Abstract

Aims. We aim to constrain the assembly history of high-redshift galaxies and the reliability of UV-based estimates of their physical parameters from an accurate analysis of a unique sample of z similar to 3 Lyman-break galaxies (LBGs). Methods. We analyse 14 LBGs at z similar to 2.8-3.8 constituting the only sample where both a spectroscopic measurement of their metallicity and deep IR observations (CANDELS+HUGS survey) are available. Fixing the metallicity of population synthesis models to the observed values, we determine best-fit physical parameters under different assumptions about the star-formation history (SFH) and also consider the effect of nebular emission. For comparison, we determine the UV slope of the objects, and use it to estimate their SFRUV99 by correcting the UV luminosity. Results. A comparison between star-formation rate (SFR) obtained through SED-fitting (SFRfit) and the SFRUV99 shows that the latter are underestimated by a factor of 2-10, regardless of the assumed SFH. Other SFR indicators (radio, far-IR, X-ray, recombination lines) coherently indicate SFRs a factor of 2-4 larger than SFRUV99 and in closer agreement with SFRfit. This discrepancy is due to the solar metallicity implied by the usual beta-A(1600) conversion factor. We propose a refined relation, appropriate for subsolar metallicity LBGs: A(1600) = 5.32 + 1.99 * beta. This relation reconciles the dust-corrected UV with the SED-fitting and the other SFR indicators. We show that the fact that z similar to 3 galaxies have subsolar metallicity implies an upward revision by a factor of similar to 1.5-2 of the global SFRD, depending on the assumptions about the age of the stellar populations.
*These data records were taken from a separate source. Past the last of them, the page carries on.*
## src/rtl/arb_pkg.sv

```systemverilog
// Shared types and the rotating first-set search for the round-robin arbiter.
package arb_pkg;
  localparam int N_REQ = 8;
  localparam int IDX_W = 3;

  typedef enum logic [1:0] {
    IDLE  = 2'd0,
    GRANT = 2'd1,
    TURN  = 2'd2
  } arb_state_e;

  typedef struct packed {
    logic             found;
    logic [IDX_W-1:0] idx;
  } pick_t;

  // Scans req upward from ptr, wrapping mod N_REQ; the lowest offset from ptr wins.
  function automatic pick_t rr_pick(input logic [N_REQ-1:0] req,
                                    input logic [IDX_W-1:0] ptr);
    pick_t            res;
    logic [IDX_W-1:0] cand;
    res = '0;
    for (int i = N_REQ - 1; i >= 0; i--) begin
      cand = ptr + IDX_W'(i);
      if (req[cand]) begin
        res.found = 1'b1;
        res.idx   = cand;
      end
    end
    return res;
  endfunction
endpackage

```

## src/rtl/decoder3_8.sv

```systemverilog
// Gate-level 3-to-8 one-hot decoder with an active-high enable.
module decoder3_8 (
  input  logic [2:0] a_i,
  input  logic       en_i,
  output logic [7:0] y_o
);
  logic [2:0] a_n;

  not u_n0 (a_n[0], a_i[0]);
  not u_n1 (a_n[1], a_i[1]);
  not u_n2 (a_n[2], a_i[2]);

  and u_y0 (y_o[0], en_i, a_n[2], a_n[1], a_n[0]);
  and u_y1 (y_o[1], en_i, a_n[2], a_n[1], a_i[0]);
  and u_y2 (y_o[2], en_i, a_n[2], a_i[1], a_n[0]);
  and u_y3 (y_o[3], en_i, a_n[2], a_i[1], a_i[0]);
  and u_y4 (y_o[4], en_i, a_i[2], a_n[1], a_n[0]);
  and u_y5 (y_o[5], en_i, a_i[2], a_n[1], a_i[0]);
  and u_y6 (y_o[6], en_i, a_i[2], a_i[1], a_n[0]);
  and u_y7 (y_o[7], en_i, a_i[2], a_i[1], a_i[0]);
endmodule

```

## src/rtl/rr_arbiter8.sv

```systemverilog
// Eight-requester round-robin arbiter with bounded hold and a one-cycle TURN gap
// between grants; all outputs come from registers, never directly from req.
module rr_arbiter8
  import arb_pkg::*;
#(
  parameter  int MAX_HOLD = 8,
  localparam int HC_W     = $clog2(MAX_HOLD)
) (
  input  logic             clk,
  input  logic             rst_n,
  input  logic             arb_en,
  input  logic [N_REQ-1:0] req,
  output logic             gnt_valid,
  output logic [IDX_W-1:0] gnt_idx,
  output logic [N_REQ-1:0] gnt,
  output arb_state_e       state_dbg
);
  localparam logic [HC_W-1:0] HOLD_MAX = HC_W'(MAX_HOLD - 1);

  arb_state_e       state_q, state_d;
  logic [IDX_W-1:0] ptr_q, ptr_d;
  logic [IDX_W-1:0] gnt_idx_q, gnt_idx_d;
  logic [HC_W-1:0]  hold_q, hold_d;
  pick_t            pick;
  logic             others_waiting;

  always_ff @(posedge clk or negedge rst_n) begin
    if (!rst_n) begin
      state_q   <= IDLE;
      ptr_q     <= '0;
      gnt_idx_q <= '0;
      hold_q    <= '0;
    end else begin
      state_q   <= state_d;
      ptr_q     <= ptr_d;
      gnt_idx_q <= gnt_idx_d;
      hold_q    <= hold_d;
    end
  end

  always_comb begin
    state_d        = state_q;
    ptr_d          = ptr_q;
    gnt_idx_d      = gnt_idx_q;
    hold_d         = hold_q;
    pick           = rr_pick(req, ptr_q);
    others_waiting = |(req & ~(N_REQ'(1) << gnt_idx_q));
    case (state_q)
      GRANT: begin
        // Release and forced rotation both hand lowest priority to the current grantee.
        if (!req[gnt_idx_q] || (hold_q == HOLD_MAX && others_waiting)) begin
          state_d = TURN;
          ptr_d   = gnt_idx_q + IDX_W'(1);
        end else if (hold_q != HOLD_MAX) begin
          hold_d = hold_q + HC_W'(1);
        end
      end
      default: begin
        if (arb_en && pick.found) begin
          state_d   = GRANT;
          gnt_idx_d = pick.idx;
          hold_d    = '0;
        end else begin
          state_d = IDLE;
        end
      end
    endcase
  end

  always_comb begin
    gnt_valid = (state_q == GRANT);
    gnt_idx   = gnt_idx_q;
    state_dbg = state_q;
  end

  decoder3_8 u_dec (
    .a_i  (gnt_idx_q),
    .en_i (gnt_valid),
    .y_o  (gnt)
  );
endmodule

```

## config.mk

```make
export PLATFORM = sky130hd
export DESIGN_NAME = rr_arbiter8
export DESIGN_NICKNAME = d
export VERILOG_FILES = /design/src/rtl/arb_pkg.sv /design/src/rtl/decoder3_8.sv /design/src/rtl/rr_arbiter8.sv
export SDC_FILE = /design/constraint.sdc
export NUM_CORES = 1
export LEC_CHECK = 0
export CAP_MARGIN = 15
export CORE_UTILIZATION = 40
export DETAILED_ROUTE_END_ITERATION = 10
export HOLD_SLACK_MARGIN = 0.1
export PLACE_DENSITY = 0.71
export SLEW_MARGIN = 10
export SYNTH_ARGS = -nofsm -noshare
export SYNTH_HDL_FRONTEND = slang
export SYNTH_SLANG_ARGS = --single-unit
```

## constraint.sdc

```tcl
create_clock -name clk -period 3 [get_ports clk]
set_input_delay 0.45 -clock clk [delete_from_list [all_inputs] [get_ports clk]]
set_output_delay 0.45 -clock clk [all_outputs]
set_load 0.05 [all_outputs]
```

==> impl_metrics.tcl, run 1 <==
set metrics [dict create \
    ios 25 \
    holdBufCountCts 0 \
    final_common_cell "clkdlybuf4s50_1" \
    cts_resized 0 \
    antenna_cells 0 \
    timing.setup.tns_ns 0 \
    area_growth_syn_to_layout_pct 18.3 \
    core_um2 4380 \
    max-slew-margin-rel 0.626 \
    postSynthAreaPerCell_um2 9.74 \
    track_usage 0.199 \
    first_iter_violations 115 \
    ys_warn_count 0 \
    final_cell_mix "clkdlybuf4s50_1 (24), nand2_1 (15), inv_1 (14), mux4_2 (14), buf_4 (13)" \
    startpoint_type "register" \
    vias 1602 \
    clock_sinks 11 \
    ys_types 55 \
    layout.nets 233 \
    grt_max_degree 22 \
    antenna_found_initial 0 \
    synthTopCellsByArea "mux4_2 (17%), dfrtp_1 (15%), mux4_1 (7.1%), ha_1 (6.8%), mux2_2 (5.5%)" \
    synth_fp_nets 210 \
    drv_slew 0 \
    yosys_register_bits 11 \
    std_cell_rows 24 \
    tightest_slew_ns 0.557 \
    finalCritPeriodShare 0.919 \
    place_congestion 0.954 \
    htree_levels 1 \
    die_h_um 69.9 \
    hold_path.startpoint "hold_q[2]" \
    hold_path.class "register to register" \
    clock_skew_ns 0.00303 \
    grt_pass1_wl_mm 7.82 \
    synth_top_area_cell "mux4_2" \
    cts_tree "done" \
    rsz0062_at_grt "false" \
    start_util 0.420 \
    critPathKind "register to register" \
    synth_top_area_share 0.171 \
    clk_latency_ns 0.24 \
    crit_arrival_ns 2.84 \
    cp-end-kind "register" \
    clock.fmax_mhz 363 \
    drtAntennaViolNets 0 \
    min_period_ns 2.76 \
    post_cts_buffers 0 \
    dieArea_um2 4880 \
    grt_pass1_vias 1589 \
    fillCellCount 413 \
    port_buffers 24 \
    required_ns 3.08 \
    synth_area_um2 1840 \
    cts-root-buf "clkbuf_8" \
    setup_viol 0 \
    clk_pin_slew_ns 0.05 \
    drt-total-wl_mm 4.64 \
    post-route-drc-count 0 \
    post-dp-hpwl_mm 3.53 \
    firstDrtPassIters 4 \
    stdcell_area_um2 2180 \
    hold_violations 0 \
    path_max_fanout 11 \
    cp-startpoint "ptr_q[0]" \
    cts_max_path_buffers 2 \
    synth-seq-area-share 0.149 \
    die_x_um 69.9 \
    timing.rr.start "ptr_q[0]" \
    viasPerCell 6.09 \
    drv_cap 0 \
    synthCells 189 \
    layout-drive-gt1-share 0.218 \
    placedInstanceArea_um2 2130 \
    numCtsBuffers 3 \
    wl_per_cell_um 17.6 \
    status "finished clean" \
    gr-total-overflow 0 \
]
metrics by stage:
stage	std cells	utilization	hold WS, ns	setup WS, ns
2_1_floorplan	189	-	0.154	0.119
3_3_place_gp	259	0.487	0.490	0.113
3_5_place_dp	259	0.487	0.493	0.0659
4_1_cts	263	0.497	0.521	0.313
5_1_grt	263	0.497	0.543	0.108
6_report	263	0.497	0.520	0.243
flip-flops by register name, indices dropped and copies added, names as in the netlist:
name	flops
gnt_idx	3
hold_q	3
ptr_q	3
state_dbg	2
Yosys cell counts (all sizes together):
| cell | number |
|---|---|
| mux4 | 19 |
| nand2 | 15 |
| inv | 14 |
| dfrtp | 11 |
| mux2 | 11 |
| nor2 | 11 |
| buf | 10 |
| ha | 10 |
| mux2i | 10 |
| o21ai | 10 |
| clkbuf | 9 |
| a21oi | 7 |
| a21boi | 4 |
| a31oi | 4 |
| nor3b | 4 |
| o22ai | 3 |
| a2111oi | 2 |
| a211oi | 2 |
| a221o | 2 |
| a22o | 2 |
| nand2b | 2 |
| nor2b | 2 |
| nor3 | 2 |
| nor4 | 2 |
| nor4bb | 2 |
| o21a | 2 |
| a222oi | 1 |
| a32o | 1 |
| and2 | 1 |
| and3 | 1 |
| and3b | 1 |
| clkinv | 1 |
| nand3 | 1 |
| nand4 | 1 |
| nor4b | 1 |
| o211ai | 1 |
| o31a | 1 |
| o32a | 1 |
| or3 | 1 |
| or4 | 1 |
| or4b | 1 |
| xnor2 | 1 |
| xor2 | 1 |
final timing paths:
| kind | end | slack [ns] | depth (start not counted) |
|---|---|---|---|
| worst max register to register | gnt_idx[2] | 0.24 | 8 |
| worst max-delay path | gnt_idx[2] | 0.24 | 8 |
| worst min-delay path | hold_q[2] | 0.52 | 1 |
| worst min register to register | hold_q[2] | 0.52 | 1 |
| max in group asynchronous | gnt_idx[1] | 2.11 | 1 |
| min in group asynchronous | state_dbg[1] | 0.55 | 1 |
final cells by class:
class                   instances  area [um^2]  area share
multi-input cells             144         1400       0.642
repair buffers                 37          338       0.155
flip-flops and latches         11          275       0.126
well taps                      52         65.1      0.0299
inverters                      15         56.3      0.0258
clock buffers                   3         41.3      0.0189
clock inverters                 1         5.00     0.00230
critical path, cell delays in order, from the launching register on:
cell and delay (ns):
dfrtp_1 0.35, clkinv_1 0.10, ha_1 0.58, mux4_2 0.49, nor4b_1 0.19, nor4bb_1 0.40
a21boi_1 0.11, o21ai_0 0.26, a31oi_1 0.12
cell families (layout without fill, tap and decap cells):
family,Yosys count,in the layout,share of synthesized area
buffers and inverters,34,56,0.0937
and+or+nand+nor,49,49,0.149
adders and majority gates,10,10,0.0679
muxes,40,40,0.366
AOI/OAI and AO/OA,43,43,0.164
xor gates and xnor gates,2,2,0.00951
DFF,11,11,0.149
routing by layer:
layer / global-route usage / part of all wire / vias up
met5: 0 / 0 / -
met4: 0.0467 / 0.0093 / 0
met3: 0.0404 / 0.055 / 4
met2: 0.313 / 0.49 / 54
met1: 0.281 / 0.44 / 778
li1: - / - / 766
Power of run 1 is not shown: default switching activity piles up to over one toggle a cycle in this logic, so the estimate is an artifact.
==> inputs of run 2 (changes only) <==
--- a/config.mk
+++ b/config.mk
@@ -5,8 +5,9 @@
 export SDC_FILE = /design/constraint.sdc
 export NUM_CORES = 1
 export LEC_CHECK = 0
-export CAP_MARGIN = 15
+export CAP_MARGIN = 40
 export CORE_UTILIZATION = 40
+export CTS_CLUSTER_SIZE = 28
 export DETAILED_ROUTE_END_ITERATION = 10
 export HOLD_SLACK_MARGIN = 0.1
 export PLACE_DENSITY = 0.71
==> results of run 2 <==
Same layout as run 1: the final DEF is identical, and so are final timing and power.
Power of run 2 is left out for the same reason.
We find very young best-fit ages (10-500 Myr) for all our objects. From a careful examination of the uncertainties in the fit and the amplitude of the Balmer break we conclude that there is little evidence of the presence of old stellar population in at least half of the LBGs in our sample, suggesting that these objects are probably caught during a huge star-formation burst, rather than being the result of a smooth evolution.